[src/logic/tk_pkg.sv]
// package of register map, field positions and reset values for the touch key module
package tk_pkg;
    // ----------------------------------------------------------------
    // register byte addresses (one aligned word each)
    // ----------------------------------------------------------------
    localparam logic [7:0] CF_COUNT_LOW_OFF   = 8'h00;
    localparam logic [7:0] CF_COUNT_HIGH_OFF  = 8'h04;
    localparam logic [7:0] REF_CAP_LOW_OFF    = 8'h08;
    localparam logic [7:0] REF_CAP_HIGH_OFF   = 8'h0c;
    localparam logic [7:0] OSC_TUNE_OFF       = 8'h10;
    localparam logic [7:0] OSC_KEY_EN_OFF     = 8'h14;
    localparam logic [7:0] SLOT_SEQ_OFF       = 8'h18;
    localparam logic [7:0] GLOBAL_CTRL_OFF    = 8'h1c;
    // ----------------------------------------------------------------
    // field positions
    // ----------------------------------------------------------------
    localparam int FREQ_DOUBLE_BIT  = 5;
    localparam int TEST_BIT         = 4;
    localparam int HOP_CTRL_BIT     = 3;
    localparam int SLOT_CLK_BIT     = 7;
    localparam int REF_OSC_BIT      = 5;
    localparam int KEY_OSC_BIT      = 4;
    localparam int DETECT_START_BIT = 0;
    localparam int SCAN_MODE_BIT    = 1;
    localparam int SHARED_CNT_BIT   = 2;
    localparam int BUSY_BIT         = 3;
    // ----------------------------------------------------------------
    // write masks (unimplemented bits ignore writes) and reset values
    // ----------------------------------------------------------------
    localparam logic [7:0] REF_CAP_HIGH_MASK = 8'h03;
    localparam logic [7:0] OSC_TUNE_MASK     = 8'h3f;
    localparam logic [7:0] OSC_KEY_EN_MASK   = 8'hbf;
    localparam logic [7:0] GLOBAL_CTRL_MASK  = 8'h07;
    localparam logic [7:0] SLOT_SEQ_RESET    = 8'he4;
    localparam logic [7:0] ZERO_RESET        = 8'h00;
    localparam logic [15:0] COUNT_RESET      = 16'h0000;
    localparam logic [1:0]  LAST_SLOT        = 2'h3;
    localparam logic [1:0]  RESP_OKAY        = 2'h0;
    localparam logic [1:0]  RESP_SLVERR      = 2'h2;
    // capacitance step: code times 50 pF over 1024
    localparam int REF_CAP_FULL_PF = 50;
    localparam int REF_CAP_DIVISOR = 1024;
endpackage
### src/aoc_angle_cfg.sv
// Operation
// - Upsampling uses a squared moving sum of length 2 or 4.
// - The interpolator takes the linearized angle of the chosen channel.
// - Bypass gives 2 us; else rate bit 0 gives 0.5 us and 1 gives 1 us.
// - Turns count freezes within 5.625 deg of each quadrant boundary.
// - The primary hysteresis-off bit removes that channel's dead zone.
// - The secondary hysteresis-off bit does the same for its channel.
// - Clamp codes 0..6 give 2/98 up to 8/92 percent; code 7 gives 2/98.
// - With report on, the done flag goes out once count-up completes.
// - No count-up takes place while the edge spacing field is zero.
// - Leaving an error starts a count-up unless fault reporting is off.
// - Primary entries 0..3 sit at bits 11:0 and 24:13 of two words.
// - Primary entries 8 and 9 sit at bits 10:0 and 21:11 with the clamp.
// - Secondary entries 0 and 1 share a word with its hysteresis-off bit.
// - All fields reset to zero and are readable and writable.
// - With fault reporting off, count-up still follows reset.
// - The channel select picks primary (0) or secondary (1) angle.
`timescale 1ns/1ps
module aoc_angle_cfg #(
    parameter int TC_W = 8
) (
    input  wire logic                 clk_i,          // 50 MHz clock
    input  wire logic                 resetn_i,       // sync reset, low
    input  wire logic                 ce_i,           // clock enable
    input  wire logic                 cfg_wr_i,       // register write
    input  wire logic                 cfg_rd_i,       // register read
    input  wire logic [7:0]           cfg_addr_i,     // word index
    input  wire logic [aoc_pkg::REG_W-1:0] cfg_wdata_i, // write data
    output logic      [aoc_pkg::REG_W-1:0] cfg_rdata_o, // read data
    output logic                      cfg_rvalid_o,   // read data strobe
    input  wire logic [aoc_pkg::ANG_W-1:0] primary_angle_i,   // lin out
    input  wire logic [aoc_pkg::ANG_W-1:0] secondary_angle_i, // lin out
    input  wire logic                 angle_valid_i,  // new angle pair
    input  wire logic                 incremental_output_channel_sel_i, // ch
    input  wire logic [5:0]           quad_edge_spacing_i, // slew field
    input  wire logic                 quad_error_i,   // output in error
    input  wire logic                 quad_countup_complete_i, // done
    output logic [aoc_pkg::ANG_W-1:0] interp_angle_o, // upsampled angle
    output logic                      interp_valid_o, // output strobe
    output logic [TC_W-1:0]           primary_turns_o,   // turns count
    output logic [TC_W-1:0]           secondary_turns_o, // turns count
    output logic [6:0]                pwm_clamp_low_o,   // low duty %
    output logic [6:0]                pwm_clamp_high_o,  // high duty %
    output logic                      quad_countup_start_o, // start pulse
    output logic                      quad_countup_busy_o,  // running
    output logic                      countup_done_flag_o,  // to pwm
    output logic [11:0]               primary_lin_entry_0_o,   // table
    output logic [11:0]               primary_lin_entry_1_o,   // table
    output logic [11:0]               primary_lin_entry_2_o,   // table
    output logic [11:0]               primary_lin_entry_3_o,   // table
    output logic [10:0]               primary_lin_entry_8_o,   // table
    output logic [10:0]               primary_lin_entry_9_o,   // table
    output logic [11:0]               secondary_lin_entry_0_o, // table
    output logic [11:0]               secondary_lin_entry_1_o, // table
    output logic [10:0]               secondary_lin_entry_22_o, // table
    output logic [10:0]               secondary_lin_entry_23_o  // table
);
    import aoc_pkg::*;

    localparam int SUB_W = $clog2(FAST_CYC);
    localparam logic [SUB_W-1:0] SUB_LAST = SUB_W'(FAST_CYC - 1);
    localparam logic [1:0] PH_LAST = 2'(PHASES - 1);
    localparam logic [1:0] PH_MID = 2'(MID_STEP - 1);

    typedef struct packed {
        logic [REG_W-1:0]        r26;
        logic [REG_W-1:0]        r27;
        logic [REG_W-1:0]        r2a;
        logic [REG_W-1:0]        r32;
        logic [REG_W-1:0]        r3d;
        logic [REG_W-1:0]        rdata;
        logic                    rvalid;
        logic [SUB_W-1:0]        sub;
        logic [1:0]              phase;
        logic                    samp;
        logic                    tick;
        logic [1:0][1:0]         quad;
        logic [1:0][TC_W-1:0]    turns;
        logic [6:0]              clamp_lo;
        logic [6:0]              clamp_hi;
        logic                    err_q;
        logic                    boot;
        aoc_cu_t                 cu;
        logic                    cu_start;
        logic                    cu_done;
        logic                    busy;
        logic                    done_flag;
    } aoc_st_t;

    aoc_st_t s_reg;
    aoc_st_t s_next;

    logic [1:0]            hyst_off;
    logic [1:0][1:0]       tc_quad_nx;
    logic [1:0][TC_W-1:0]  tc_turn_nx;
    logic [ANG_W-1:0]      interp_in;
    logic                  interp_bypass;
    logic                  interp_slow;
    logic [1:0]            fault_sel;

    // control fields steering the angle path and the count-up
    assign interp_bypass = s_reg.r26[INTERP_BYP_BIT];
    assign interp_slow   = s_reg.r26[INTERP_RATE_BIT];
    assign hyst_off[0]   = s_reg.r27[HYST_OFF_BIT];
    assign hyst_off[1]   = s_reg.r32[HYST_OFF_BIT];
    assign fault_sel     = s_reg.r3d[FAULT_LSB +: FAULT_W];

    // selected channel feeds the interpolator
    assign interp_in = incremental_output_channel_sel_i ?
                       secondary_angle_i : primary_angle_i;

    // per channel turns count with a dead zone at each quadrant edge
    for (genvar c = 0; c < 2; c++) begin : g_tc
        logic [ANG_W-1:0] ang;
        logic [1:0]       q;
        logic             frozen;
        assign ang = (c == 0) ? primary_angle_i : secondary_angle_i;
        assign q   = ang[ANG_W-1 -: 2];
        assign frozen = ~hyst_off[c] &
                        ((ang[13:0] < HYST_HALF) ||
                         (ang[13:0] >= HYST_TOP));
        always_comb begin
            tc_quad_nx[c] = s_reg.quad[c];
            tc_turn_nx[c] = s_reg.turns[c];
            if (angle_valid_i && !frozen) begin
                tc_quad_nx[c] = q;
                if (q == s_reg.quad[c] + 2'h1) begin
                    tc_turn_nx[c] = s_reg.turns[c] + TC_W'(1);
                end else if (q == s_reg.quad[c] - 2'h1) begin
                    tc_turn_nx[c] = s_reg.turns[c] - TC_W'(1);
                end
            end
        end
    end

    // next-state logic for registers, timing, count-up
    always_comb begin
        logic       err_exit;
        logic       boot_go;
        logic       trig;
        logic [2:0] code;
        err_exit = 1'b0;
        boot_go = 1'b0;
        trig = 1'b0;
        code = '0;
        s_next = s_reg;
        s_next.rvalid = 1'b0;
        s_next.samp = 1'b0;
        s_next.tick = 1'b0;
        s_next.cu_start = 1'b0;

        // register writes, full word
        if (cfg_wr_i) begin
            unique case (cfg_addr_i)
                ADDR_INTERP: s_next.r26 = cfg_wdata_i;
                ADDR_PLIN_B: s_next.r27 = cfg_wdata_i;
                ADDR_CLAMP:  s_next.r2a = cfg_wdata_i;
                ADDR_SLIN_A: s_next.r32 = cfg_wdata_i;
                ADDR_CUP:    s_next.r3d = cfg_wdata_i;
                default: ;
            endcase
        end

        // register reads, unmapped index reads zero
        if (cfg_rd_i) begin
            s_next.rvalid = 1'b1;
            unique case (cfg_addr_i)
                ADDR_INTERP: s_next.rdata = s_reg.r26;
                ADDR_PLIN_B: s_next.rdata = s_reg.r27;
                ADDR_CLAMP:  s_next.rdata = s_reg.r2a;
                ADDR_SLIN_A: s_next.rdata = s_reg.r32;
                ADDR_CUP:    s_next.rdata = s_reg.r3d;
                default:     s_next.rdata = '0;
            endcase
        end

        // 0.5 us base ticks, four phases make the 2 us input period
        s_next.sub = s_reg.sub + SUB_W'(1);
        if (s_reg.sub == SUB_LAST) begin
            s_next.sub = '0;
            s_next.phase = s_reg.phase + 2'h1;
            s_next.samp = (s_reg.phase == PH_LAST);
            if (interp_bypass) begin
                s_next.tick = (s_reg.phase == PH_LAST);
            end else if (interp_slow) begin
                s_next.tick = (s_reg.phase[0] == PH_MID[0]);
            end else begin
                s_next.tick = 1'b1;
            end
        end

        // turns counts
        s_next.quad = tc_quad_nx;
        s_next.turns = tc_turn_nx;

        // duty clamp decode, code 7 folds back to the first pair
        code = s_reg.r2a[CLAMP_LSB +: CLAMP_W];
        if (code == CLAMP_WRAP) begin
            code = '0;
        end
        s_next.clamp_lo = CLAMP_LO_BASE + {4'h0, code};
        s_next.clamp_hi = CLAMP_HI_BASE - {4'h0, code};

        // count-up triggers after reset and on leaving an error
        s_next.err_q = quad_error_i;
        s_next.boot = 1'b0;
        err_exit = s_reg.err_q & ~quad_error_i &
                   (fault_sel != FAULT_RPT_OFF);
        boot_go = s_reg.boot &
                  (~s_reg.r3d[SR_DLY_BIT] |
                   (fault_sel == FAULT_RPT_OFF));
        trig = (err_exit | boot_go) &
               (quad_edge_spacing_i != 6'h00);

        unique case (s_reg.cu)
            CU_IDLE: begin
                if (trig && !quad_error_i) begin
                    s_next.cu = CU_RUN;
                    s_next.cu_start = 1'b1;
                    s_next.cu_done = 1'b0;
                end
            end
            CU_RUN: begin
                if (quad_error_i) begin
                    s_next.cu = CU_IDLE; // abandoned, error takes over
                end else if (quad_countup_complete_i) begin
                    s_next.cu = CU_IDLE;
                    s_next.cu_done = 1'b1;
                end
            end
        endcase
        if (quad_error_i) begin
            s_next.cu_done = 1'b0;
        end
        // busy kept in a flop so the port is a register output
        s_next.busy = (s_next.cu == CU_RUN);

        // done flag reaches pwm only when reporting is enabled
        s_next.done_flag = s_next.cu_done &
                           s_next.r3d[CUP_RPT_BIT];
    end

    // state register; report bit resets to zero as advised
    always_ff @(posedge clk_i) begin
        if (!resetn_i) begin
            s_reg <= '0;
            s_reg.boot <= 1'b1;
        end else if (ce_i) begin
            s_reg <= s_next;
        end
    end

    // interpolator on the selected angle
    aoc_interp #(
        .ANG_W    (ANG_W)
    ) u_interp (
        .clk_i    (clk_i),
        .resetn_i (resetn_i),
        .ce_i     (ce_i),
        .sample_i (s_reg.samp),
        .tick_i   (s_reg.tick),
        .bypass_i (interp_bypass),
        .r4_i     (~interp_slow),
        .angle_i  (interp_in),
        .angle_o  (interp_angle_o),
        .valid_o  (interp_valid_o)
    );

    // register-backed outputs
    assign cfg_rdata_o          = s_reg.rdata;
    assign cfg_rvalid_o         = s_reg.rvalid;
    assign primary_turns_o      = s_reg.turns[0];
    assign secondary_turns_o    = s_reg.turns[1];
    assign pwm_clamp_low_o      = s_reg.clamp_lo;
    assign pwm_clamp_high_o     = s_reg.clamp_hi;
    assign quad_countup_start_o = s_reg.cu_start;
    assign quad_countup_busy_o  = s_reg.busy;
    assign countup_done_flag_o  = s_reg.done_flag;

    // linearization table fields
    assign primary_lin_entry_0_o =
        s_reg.r26[LIN12_LO_LSB +: LIN12_W];
    assign primary_lin_entry_1_o =
        s_reg.r26[LIN12_HI_LSB +: LIN12_W];
    assign primary_lin_entry_2_o =
        s_reg.r27[LIN12_LO_LSB +: LIN12_W];
    assign primary_lin_entry_3_o =
        s_reg.r27[LIN12_HI_LSB +: LIN12_W];
    assign primary_lin_entry_8_o =
        s_reg.r2a[LIN11_LO_LSB +: LIN11_W];
    // entry 9 is kept with the primary table; its channel is ambiguous
    assign primary_lin_entry_9_o =
        s_reg.r2a[LIN11_HI_LSB +: LIN11_W];
    assign secondary_lin_entry_0_o =
        s_reg.r32[LIN12_LO_LSB +: LIN12_W];
    assign secondary_lin_entry_1_o =
        s_reg.r32[LIN12_HI_LSB +: LIN12_W];
    assign secondary_lin_entry_22_o =
        s_reg.r3d[LIN11_LO_LSB +: LIN11_W];
    assign secondary_lin_entry_23_o =
        s_reg.r3d[LIN11_HI_LSB +: LIN11_W];
endmodule // aoc_angle_cfg
==> config.mk <==
export PLATFORM = sky130hd
export DESIGN_NAME = command_relay_interlock_logic
export DESIGN_NICKNAME = d
export VERILOG_FILES = /design/src/relay_pkg.sv /design/src/command_relay_interlock_logic.sv /design/src/select_pair.sv
export SDC_FILE = /design/constraint.sdc
export NUM_CORES = 1
export LEC_CHECK = 0
export ABC_AREA = 1
export BUFFER_PORTS_ARGS = -buffer_cell sky130_fd_sc_hd__buf_4
export CAP_MARGIN = 25
export CORE_MARGIN = 8
export CORE_UTILIZATION = 45
export CTS_CLUSTER_DIAMETER = 40
export DETAILED_ROUTE_END_ITERATION = 6
export PLACE_DENSITY = 0.82
export SLEW_MARGIN = 15
export SYNTH_ARGS = -nofsm -noshare
export SYNTH_HDL_FRONTEND = slang
export SYNTH_HIERARCHICAL = 1
export SYNTH_SLANG_ARGS = --single-unit
==> constraint.sdc <==
create_clock -name core_clk -period 2.15 [get_ports core_clk]
set_clock_uncertainty 0.2 [all_clocks]
set_input_delay 0.3225 -clock core_clk [delete_from_list [all_inputs] [get_ports core_clk]]
set_output_delay 0.3225 -clock core_clk [all_outputs]
set_load 0.03 [all_outputs]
--------------------
§ **What is needed**
Using the records above, write out exactly the lines between the one holding "localparam logic [7:0] ZERO_RESET" and the one holding "pF over 1024", inclusive; leave everything else out.

§ **Solution to this problem**
    localparam logic [7:0] ZERO_RESET        = 8'h00;
    localparam logic [15:0] COUNT_RESET      = 16'h0000;
    localparam logic [1:0]  LAST_SLOT        = 2'h3;
    localparam logic [1:0]  RESP_OKAY        = 2'h0;
    localparam logic [1:0]  RESP_SLVERR      = 2'h2;
    // capacitance step: code times 50 pF over 1024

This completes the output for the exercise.